[Opening DATA SHOWN section]
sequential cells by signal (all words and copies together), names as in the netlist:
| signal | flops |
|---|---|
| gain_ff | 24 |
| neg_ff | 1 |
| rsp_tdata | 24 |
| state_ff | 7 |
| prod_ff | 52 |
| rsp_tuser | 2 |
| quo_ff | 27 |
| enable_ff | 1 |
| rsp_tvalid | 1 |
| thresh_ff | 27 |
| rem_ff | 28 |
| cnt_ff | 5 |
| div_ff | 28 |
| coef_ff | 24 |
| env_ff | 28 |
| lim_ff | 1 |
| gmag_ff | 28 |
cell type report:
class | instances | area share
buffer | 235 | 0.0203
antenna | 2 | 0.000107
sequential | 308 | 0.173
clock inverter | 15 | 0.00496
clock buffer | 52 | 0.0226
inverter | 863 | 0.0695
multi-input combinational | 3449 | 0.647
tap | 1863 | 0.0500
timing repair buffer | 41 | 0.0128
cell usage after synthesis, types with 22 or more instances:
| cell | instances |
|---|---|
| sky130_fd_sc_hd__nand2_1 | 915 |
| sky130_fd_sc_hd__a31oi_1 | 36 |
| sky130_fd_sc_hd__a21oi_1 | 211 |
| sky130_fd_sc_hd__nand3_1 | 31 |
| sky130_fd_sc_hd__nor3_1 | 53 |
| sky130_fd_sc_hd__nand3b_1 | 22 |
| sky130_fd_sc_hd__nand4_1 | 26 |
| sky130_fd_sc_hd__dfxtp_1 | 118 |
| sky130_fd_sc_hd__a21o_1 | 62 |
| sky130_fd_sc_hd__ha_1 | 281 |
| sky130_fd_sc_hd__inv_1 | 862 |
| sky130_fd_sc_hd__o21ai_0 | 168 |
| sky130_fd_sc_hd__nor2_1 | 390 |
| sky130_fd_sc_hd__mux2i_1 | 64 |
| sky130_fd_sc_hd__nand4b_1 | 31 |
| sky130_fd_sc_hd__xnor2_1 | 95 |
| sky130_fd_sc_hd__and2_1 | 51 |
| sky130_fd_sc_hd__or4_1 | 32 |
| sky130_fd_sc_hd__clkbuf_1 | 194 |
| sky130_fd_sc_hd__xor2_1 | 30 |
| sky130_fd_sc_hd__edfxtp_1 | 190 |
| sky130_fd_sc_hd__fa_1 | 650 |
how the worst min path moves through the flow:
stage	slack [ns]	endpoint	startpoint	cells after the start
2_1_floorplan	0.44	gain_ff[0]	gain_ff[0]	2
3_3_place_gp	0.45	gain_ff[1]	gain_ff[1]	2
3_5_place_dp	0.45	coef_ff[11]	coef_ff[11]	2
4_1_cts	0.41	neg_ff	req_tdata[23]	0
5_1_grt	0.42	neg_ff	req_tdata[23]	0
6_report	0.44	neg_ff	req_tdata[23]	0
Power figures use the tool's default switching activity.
File: src/hw/rtl/assert_macros.svh
// Assertion macros shared by the histogram RTL.
// Included by files that carry concurrent checks; no other dependencies.
`ifndef ASSERT_MACROS_SVH
`define ASSERT_MACROS_SVH

// Clocked property with active-low reset disable
`define ABIH_ASSERT(lbl, clk, rst_n, prop, msg) \
    lbl: assert property (@(posedge clk) disable iff (!rst_n) prop) else $error(msg);

// Condition that must never hold
`define ABIH_NEVER(lbl, clk, rst_n, expr, msg) \
    `ABIH_ASSERT(lbl, clk, rst_n, !(expr), msg)

`endif

File: src/hw/rtl/abih_pkg.sv
// Shared types and constants of the angle-binned histogram.
// Used by every module of the block except abih_ram; depends on nothing.
package abih_pkg;

    localparam int NUM_BINS_DEF = 1024;

    localparam int SUM_W  = 48;
    localparam int CNT_W  = 24;
    localparam int WORD_W = SUM_W + CNT_W;
    localparam int ANG_W  = 24;
    localparam int INT_W  = 32;
    localparam int CORR_W = 16;
    localparam int INTC_W = 36;
    localparam int RBIN_W = 10;
    localparam int BINS_W = 11;
    localparam int CFG_W  = 24;
    localparam int CFG_A_W = 3;

    // shared serial multiplier and divider sizes
    localparam int MUL_A_W = 56;
    localparam int MUL_B_W = 24;
    localparam int MUL_P_W = MUL_A_W + MUL_B_W;
    localparam int DIV_N_W = 64;
    localparam int DIV_D_W = 32;
    localparam int DIV_S_W = $clog2(DIV_N_W + 1);

    localparam logic signed [SUM_W-1:0] SUM_MAX = {1'b0, {(SUM_W-1){1'b1}}};
    localparam logic signed [SUM_W-1:0] SUM_MIN = {1'b1, {(SUM_W-1){1'b0}}};
    localparam logic [CNT_W-1:0] CNT_MAX = {CNT_W{1'b1}};

    typedef enum logic [1:0] {
        OP_ACCUM = 2'd0,
        OP_READ  = 2'd1,
        OP_CLEAR = 2'd2,
        OP_NONE  = 2'd3
    } opcode_t;

    localparam logic [CFG_A_W-1:0] CFG_MIN_TTH   = 3'd0;
    localparam logic [CFG_A_W-1:0] CFG_BIN_WIDTH = 3'd1;
    localparam logic [CFG_A_W-1:0] CFG_BINS      = 3'd2;
    localparam logic [CFG_A_W-1:0] CFG_AVG_MODE  = 3'd3;
    localparam logic [CFG_A_W-1:0] CFG_AVG_SCALE = 3'd4;
    localparam logic [CFG_A_W-1:0] CFG_NORM      = 3'd5;
    localparam logic [CFG_A_W-1:0] CFG_USE_CORR  = 3'd6;

    typedef enum logic [3:0] {
        ST_CLEAR,
        ST_IDLE,
        ST_ACC_MUL,
        ST_ACC_DIV,
        ST_ACC_RD,
        ST_ACC_WR,
        ST_RD_RD,
        ST_RD_DATA,
        ST_RD_AVGMUL,
        ST_RD_AVGDIV,
        ST_RD_NORM,
        ST_RD_PUT
    } state_t;

    typedef struct packed {
        logic busy;
        logic done;
    } unit_st_t;

endpackage

File: src/hw/rtl/abih_smul.sv
// Shift-add serial multiplier, one multiplier bit per cycle.
// Depends on abih_pkg for the status struct.
module abih_smul #(
    parameter int A_W = abih_pkg::MUL_A_W,
    parameter int B_W = abih_pkg::MUL_B_W
) (
    input  logic                  aclk,
    input  logic                  aresetn,
    input  logic                  start,
    input  logic [A_W-1:0]        a,
    input  logic [B_W-1:0]        b,
    output abih_pkg::unit_st_t    st,
    output logic [A_W+B_W-1:0]    prod
);
    import abih_pkg::*;

    localparam int P_W = A_W + B_W;
    localparam int C_W = $clog2(B_W + 1);

    logic [P_W-1:0] a_sh_reg, a_sh_next;
    logic [P_W-1:0] acc_reg, acc_next;
    logic [B_W-1:0] b_reg, b_next;
    logic [C_W-1:0] cnt_reg, cnt_next;
    logic           busy_reg, busy_next;
    logic           done_reg, done_next;

    always_comb begin
        a_sh_next = a_sh_reg;
        acc_next  = acc_reg;
        b_next    = b_reg;
        cnt_next  = cnt_reg;
        busy_next = busy_reg;
        done_next = 1'b0;
        if (start) begin
            a_sh_next = P_W'(a);
            acc_next  = '0;
            b_next    = b;
            cnt_next  = C_W'(B_W);
            busy_next = 1'b1;
        end else if (busy_reg) begin
            if (b_reg[0]) begin
                acc_next = acc_reg + a_sh_reg;
            end
            a_sh_next = {a_sh_reg[P_W-2:0], 1'b0};
            b_next    = b_reg >> 1;
            cnt_next  = cnt_reg - C_W'(1);
            if (cnt_reg == C_W'(1)) begin
                busy_next = 1'b0;
                done_next = 1'b1;
            end
        end
    end

    always_ff @(posedge aclk) begin
        a_sh_reg <= a_sh_next;
        acc_reg  <= acc_next;
        b_reg    <= b_next;
        cnt_reg  <= cnt_next;
    end

    always_ff @(posedge aclk) begin
        if (!aresetn) begin
            busy_reg <= 1'b0;
            done_reg <= 1'b0;
        end else begin
            busy_reg <= busy_next;
            done_reg <= done_next;
        end
    end

    assign st.busy = busy_reg;
    assign st.done = done_reg;
    assign prod    = acc_reg;
endmodule

File: config.mk
export PLATFORM = sky130hd
export DESIGN_NAME = abih_smul
export DESIGN_NICKNAME = d
export VERILOG_FILES = /design/src/hw/rtl/assert_macros.svh /design/src/hw/rtl/abih_pkg.sv /design/src/hw/rtl/abih_smul.sv
export SDC_FILE = /design/constraint.sdc
export NUM_CORES = 1
export LEC_CHECK = 0
export ABC_CLOCK_PERIOD_IN_PS = 4550
export BUFFER_PORTS_ARGS = -buffer_cell sky130_fd_sc_hd__buf_2
export CAP_MARGIN = 15
export CORE_MARGIN = 2
export CORE_UTILIZATION = 40
export DETAILED_ROUTE_END_ITERATION = 7
export GPL_TIMING_DRIVEN = 0
export HOLD_SLACK_MARGIN = 0.02
export PLACE_DENSITY = 0.55
export SYNTH_ARGS = -nofsm -noshare
export SYNTH_HDL_FRONTEND = slang
export SYNTH_SLANG_ARGS = --single-unit
File: constraint.sdc
create_clock -name aclk -period 4.55 [get_ports aclk]
set_clock_uncertainty 0.1 [all_clocks]
set_input_delay 1.365 -clock aclk [delete_from_list [all_inputs] [get_ports aclk]]
set_output_delay 1.365 -clock aclk [all_outputs]
set_load 0.1 [all_outputs]
==> metrics.txt <==
unrepaired setup endpoints after global routing=no; H-tree levels=4; Post-synth top cells=nand2_1 (196), a21oi_1 (153), dfxtp_1 (111); CP endpoint kind=register; slew margin rel.=37.7%; minimum clock period=4.07 ns; Crit Path Category=reg -> reg; FMAX=245 MHz; Synth area leaders=edfxtp_1 (20%), dfxtp_1 (18%), ha_1 (8.3%); Synth top area share=19.6%; cell count after placement=1927; Netlist cell types=88; Worst IR Drop VDD=0.289 mV; Post-CTS Hold Fix Bufs=0; post-CTS sizing=0; CTS max path bufs=2; reg2reg setup slack=0.48 ns; Final Wtd Congestion=0.886; Via-to-Cell Ratio=5.49; layout cells sized above 1=20.2%; die height=179 µm; Die ar.=32100 µm²; Final Hold Slack=0.372 ns; Setup Buffers After CTS=0; leakage=6.00 nW; # DRC=0; register area share after synthesis=37.7%; Cells after Synth=1366; CP startpoint kind=register; GRT Total Usage=22.3%; PortBufs=164; final setup violation count=0; FILL cells=3033; Top cell by count, worst path=a21oi_1; first-pass GRT wire length=55400 µm; final wirelength=35000 µm; Site Rows=64; Comb pwr share=27.5%; Req. time, crit path=4.78 ns; antenna cells=0; clock latency on the worst-skew pair=0.46 ns; power share of the clock group=30.9%; pwr dens=342 nW/µm²; syn avg cell area=8.98 µm²; max_cap viols=0; number of flops mapped to enable cells by yosys=80; synth warn=0; largest net degree at the start of global routing=52; peak fanout along the critical path=5; final-report hold violation count=0; Area growth syn-to-layout=15.7%; clock-pin slew on the worst setup and hold paths=0.08 ns; critical path cell sequence=ha_1 > fa_1 > a211oi_1 > o21bai_1 > o2111a_1 > a21oi_1 > a21o_1 > a21oi_1 > nor4_4 > nor3_1 > o311ai_0 > o211ai_1; Top FF cell, synth=dfxtp_1; initial core utilization=40.4%; max-slew violation count=0; CP peak stage delay=0.52 ns; cell-internal power=3.11 mW; Worst Hold Depth=2; CTS tree=yes; initial antenna violation count=0; pre-CTS WS=0.557 ns; worst slew pin tran=0.935 ns; Post-Syn Area=12300 µm²; CP max stage cell=nor4_4; Seq pwr share=41.6%; root buf cell=clkbuf_16; Synth Net Count=1531; I/O pin count=165; Iter 0 DRT Violations=854; 1st-pass router iterations=5; Sink Count=191; CTS buffer count=17; switching pwr=1.73 mW; Net Sw Frac=35.7%; Core Area=30300 µm²; DP HPWL=26900 µm; routed via count=10800; FF+latch count, synth=191; vias in the first global route=10300; cell count of the worst reg-to-reg path=12; fin crit share=89.5%; fin cells=1959; Power Total=4.84 mW; nets=1715; width of the die=179 µm; Yosys top cell by area=edfxtp_1; final setup margin=0.476 ns; status=completed; GRT overflow=0; DRT antenna net count=0; routed length per placed instance=17.9 µm; ys async rst share=0%; most common cell in the netlist=nand2_1; CP arrival=4.30 ns; Hold/Removal Path Class=reg -> reg
## per-layer routing
| layer | GRT usage, % | wire [µm] | share of wire [%] | vias to the layer above |
|---|---|---|---|---|
| li1 | - | - | - | 5396 |
| met1 | 29.4 | 16200 | 46 | 5081 |
| met2 | 37.3 | 16600 | 47 | 259 |
| met3 | 4.20 | 1800 | 5.1 | 25 |
| met4 | 5.79 | 497 | 1.4 | 0 |
| met5 | 0 | 0 | 0 | - |
## power groups by stage
stage               logic (mW)  registers, mW  clock network (mW)
finish                    1.33           2.01                1.50
global route              1.46           2.03                1.61
CTS                       1.34           2.02                1.54
detailed placement        1.33           2.05                   0
global placement          1.32           2.06                   0
floorplan                0.755           2.31                   0
## critical path: cells and delay by family, from the launching register on
kind                       cells  cell delay, ns
AOI/OAI and AO/OA              8            2.10
and+or+nand+nor                2            0.67
adders and majority gates      2            0.66
DFF                            1            0.41
## worst paths after layout
check | to | start
worst min register to register | prod[45] | prod[45]
worst min-delay path | prod[45] | prod[45]
worst max-delay path | prod[76] | a_sh_reg[0]
worst max register to register | prod[76] | a_sh_reg[0]
## logic make-up (layout without fill, tap and decap cells)
kind of cell	after synthesis	count (layout)	share of synthesized area, %
compound gates	392	392	20.4
xor+xnor	54	54	3.86
fa+ha+maj	82	82	8.43
buf+inv	94	291	3.55
flops	191	191	37.7
mux	104	104	9.30
simple gates	449	449	16.7
## layout make-up
class	count	area [µm²]	area share, %
well taps	396	495	3.49
multi-input cells	1081	7200	50.8
repair buffers	165	848	5.98
plain buffers	65	327	2.30
clock inverters	12	115	0.812
flip-flops and latches	191	4620	32.6
inverters	29	109	0.768
clock buffers	20	458	3.23
## cells in the final DEF (no fill, tap or decap), drive strengths merged, types with 64 or more instances in the layout
master,netlist,layout
buf,18,183
mux2,79,79
dfxtp,111,111
nand2,198,198
nor2,99,99
o21ai,64,64
edfxtp,80,80
clkbuf,46,66
ha,81,81
a21oi,155,155
## metrics by stage
stage,util [%],cell area [µm²],setup TNS (ns)
after floorplan,-,12300,0
after global placement,44.7,13600,-17.42
after detailed placement,44.8,13600,0
after CTS,46.7,14200,0
after global routing,46.7,14200,0
final,46.7,14200,0
Power figures use the tool's default switching activity.
$ cat config.mk
export PLATFORM = sky130hd
export DESIGN_NAME = abih_div
export DESIGN_NICKNAME = d
export VERILOG_FILES = /design/src/hw/rtl/abih_pkg.sv /design/src/hw/rtl/abih_div.sv
export VERILOG_INCLUDE_DIRS = /design/src /design/src/hw/rtl
export SDC_FILE = /design/constraint.sdc
export NUM_CORES = 1
export LEC_CHECK = 0
export ABC_AREA = 0
export BUFFER_PORTS_ARGS = -buffer_cell sky130_fd_sc_hd__buf_2
export CAP_MARGIN = 5
export CORE_ASPECT_RATIO = 0.8
export CORE_UTILIZATION = 30
export DETAILED_ROUTE_END_ITERATION = 6
export HOLD_SLACK_MARGIN = 0.06
export PLACE_DENSITY = 0.54
export SYNTH_ARGS = -nofsm -noshare
export SYNTH_HDL_FRONTEND = slang
export SYNTH_SLANG_ARGS = --single-unit
$ cat constraint.sdc
create_clock -name aclk -period 6.2 [get_ports aclk]
set_input_delay 0.31 -clock aclk [delete_from_list [all_inputs] [get_ports aclk]]
set_output_delay 0.31 -clock aclk [all_outputs]
set_load 0.03 [all_outputs]
**src/hw/rtl/pdsk_pkg.sv**
```systemverilog
// ----------------------------------------------------------------------------
// pdsk_pkg
// shared types and constants of the particle density speed kernel
// ----------------------------------------------------------------------------
`default_nettype none

package pdsk_pkg;

  // operation codes
  localparam logic [1:0] OP_WRITE   = 2'd0;
  localparam logic [1:0] OP_CLEAR   = 2'd1;
  localparam logic [1:0] OP_DEPOSIT = 2'd2;
  localparam logic [1:0] OP_QUERY   = 2'd3;

  // configuration register indexes
  localparam logic [1:0] CFG_RHO_LOW    = 2'd0;
  localparam logic [1:0] CFG_RHO_HIGH   = 2'd1;
  localparam logic [1:0] CFG_MIN_SPEED  = 2'd2;
  localparam logic [1:0] CFG_BIN_OFFSET = 2'd3;

  // shared divider widths
  localparam int DIV_DW = 48;
  localparam int DIV_VW = 32;

  // slope scale: 0.2 in Q4.12 gives 1/20480
  localparam int SLOPE_DEN = 20480;

  typedef enum logic [4:0] {
    ST_CLEAR,
    ST_IDLE,
    ST_DEP_RD,
    ST_DEP_WR,
    ST_Q_RD,
    ST_Q_DATA,
    ST_Q_WAIT,
    ST_Q_NEXT,
    ST_RHO_WAIT,
    ST_RAMP,
    ST_DROP_MUL,
    ST_DROP_GO,
    ST_DROP_WAIT,
    ST_SCALE,
    ST_SPD_GO,
    ST_SPD_WAIT,
    ST_DONE
  } pdsk_state_t;

  typedef struct packed {
    logic              start;
    logic [DIV_DW-1:0] dividend;
    logic [DIV_VW-1:0] divisor;
  } pdsk_div_req_t;

  typedef struct packed {
    logic              busy;
    logic              done;
    logic [DIV_DW-1:0] quotient;
  } pdsk_div_rsp_t;

endpackage

`default_nettype wire

```
**src/hw/rtl/pdsk_div.sv**
```systemverilog
// ----------------------------------------------------------------------------
// pdsk_div
// restoring divider, one quotient bit per cycle
// ----------------------------------------------------------------------------
`default_nettype none

module pdsk_div
  import pdsk_pkg::*;
(
  input  wire logic          clk,
  input  wire logic          rst_n,
  input  wire pdsk_div_req_t req,
  output pdsk_div_rsp_t      rsp
);

  localparam int CW = $clog2(DIV_DW + 1);

  logic              busy_r;
  logic              done_r;
  logic [CW-1:0]     cnt_r;
  logic [DIV_VW-1:0] rem_r;
  logic [DIV_DW-1:0] quo_r;
  logic [DIV_VW-1:0] dvs_r;

  logic [DIV_VW:0]   trial;
  logic              ge;
  logic [DIV_VW:0]   diff;

  assign trial = {rem_r, quo_r[DIV_DW-1]};
  assign ge    = trial >= {1'b0, dvs_r};
  assign diff  = trial - {1'b0, dvs_r};

  always_ff @(posedge clk) begin
    if (!rst_n) begin
      busy_r <= 1'b0;
      done_r <= 1'b0;
      cnt_r  <= '0;
    end else begin
      done_r <= 1'b0;
      if (req.start && !busy_r) begin
        busy_r <= 1'b1;
        cnt_r  <= CW'(DIV_DW);
      end else if (busy_r) begin
        cnt_r <= cnt_r - 1'b1;
        if (cnt_r == CW'(1)) begin
          busy_r <= 1'b0;
          done_r <= 1'b1;
        end
      end
    end
  end

  always_ff @(posedge clk) begin
    if (req.start && !busy_r) begin
      rem_r <= '0;
      quo_r <= req.dividend;
      dvs_r <= req.divisor;
    end else if (busy_r) begin
      rem_r <= ge ? diff[DIV_VW-1:0] : trial[DIV_VW-1:0];
      quo_r <= {quo_r[DIV_DW-2:0], ge};
    end
  end

  assign rsp.busy     = busy_r;
  assign rsp.done     = done_r;
  assign rsp.quotient = quo_r;

endmodule

`default_nettype wire
```
**config.mk**
```make
export PLATFORM = sky130hd
export DESIGN_NAME = pdsk_div
export DESIGN_NICKNAME = d
export VERILOG_FILES = /design/src/hw/rtl/pdsk_pkg.sv /design/src/hw/rtl/pdsk_div.sv
export SDC_FILE = /design/constraint.sdc
export NUM_CORES = 1
export LEC_CHECK = 0
export BUFFER_PORTS_ARGS = -buffer_cell sky130_fd_sc_hd__buf_2
export CAP_MARGIN = 40
export CORE_MARGIN = 1.5
export CORE_UTILIZATION = 60
export CTS_CLUSTER_DIAMETER = 80
export DETAILED_ROUTE_END_ITERATION = 7
export HOLD_SLACK_MARGIN = 0.03
export PLACE_DENSITY_LB_ADDON = 0.2
export SLEW_MARGIN = 25
export SYNTH_ARGS = -nofsm -noshare
export SYNTH_HDL_FRONTEND = slang
export SYNTH_SLANG_ARGS = --single-unit
```
**constraint.sdc**
```tcl
create_clock -name clk -period 6.05 [get_ports clk]
set_input_delay 0 -clock clk [delete_from_list [all_inputs] [get_ports clk]]
set_output_delay 0 -clock clk [all_outputs]
set_load 0.01 [all_outputs]
```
[Closing DATA SHOWN section]
All that is needed is the exact run of lines above from the line containing "rem_ff | 28 |" through the line containing "timing repair buffer | 41 | 0.0128", both of them included.

▶ _EXPECTED ANSWER_
| rem_ff | 28 |
| cnt_ff | 5 |
| div_ff | 28 |
| coef_ff | 24 |
| env_ff | 28 |
| lim_ff | 1 |
| gmag_ff | 28 |
cell type report:
class | instances | area share
buffer | 235 | 0.0203
antenna | 2 | 0.000107
sequential | 308 | 0.173
clock inverter | 15 | 0.00496
clock buffer | 52 | 0.0226
inverter | 863 | 0.0695
multi-input combinational | 3449 | 0.647
tap | 1863 | 0.0500
timing repair buffer | 41 | 0.0128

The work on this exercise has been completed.